Friction decoupling and loss of rotational invariance in flooding models

TL;DR

This paper investigates how friction decoupling in flooding models affects the accuracy and rotational invariance of the results, revealing significant theoretical and numerical drawbacks.

Contribution

It provides a theoretical and numerical analysis showing that friction decoupling reduces force accuracy and causes loss of rotational invariance in flooding models.

Findings

Friction decoupling reduces the computed friction force.

Decoupled models lack rotational invariance.
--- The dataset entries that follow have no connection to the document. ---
File: config.mk
export PLATFORM = sky130hd
export DESIGN_NAME = channel_playback_sched
export DESIGN_NICKNAME = d
export VERILOG_FILES = /design/src/rtl/channel_playback_sched.sv
export SDC_FILE = /design/constraint.sdc
export NUM_CORES = 1
export LEC_CHECK = 0
export CORE_AREA = 2 2 164 166
export CTS_CLUSTER_DIAMETER = 30
export CTS_CLUSTER_SIZE = 16
export DETAILED_ROUTE_END_ITERATION = 16
export DIE_AREA = 0 0 166 168
export PLACE_DENSITY = 0.78
export SLEW_MARGIN = 5
export SYNTH_ARGS = -nofsm -noshare
export SYNTH_HDL_FRONTEND = slang
export SYNTH_SLANG_ARGS = --single-unit
File: constraint.sdc
create_clock -name pl_clk -period 5 [get_ports pl_clk]
set_clock_uncertainty 0.05 [all_clocks]
set_input_delay 1 -clock pl_clk [delete_from_list [all_inputs] [get_ports pl_clk]]
set_output_delay 1 -clock pl_clk [all_outputs]
set_load 0.005 [all_outputs]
Classic coupled models are more reliable.

Abstract

Friction decoupling, i.e. the computation of friction vector components making separate use of the corresponding velocity components, is common in staggered grid models of the SWE simplifications (Zero-Inertia and Local Inertia Approximation), due to the programming simplicity and to the consequent calculations speed-up. In the present paper, the effect of friction decoupling has been studied from the theoretical and numerical point of view. First, it has been found that friction vector decoupling causes the reduction of the computed friction force and the rotation of the friction force vector. Second, it has been demonstrated that decoupled-friction models lack of rotational invariance, i.e. model results depend on the alignment of the reference framework. These theoretical results have been confirmed by means of numerical experiments. On this basis, it is evident that the decoupling of the friction vector causes a major loss of credibility of the corresponding mathematical and numerical models. Despite the modest speed-up of decoupled-friction computations, classic coupled-friction models should be preferred in every case.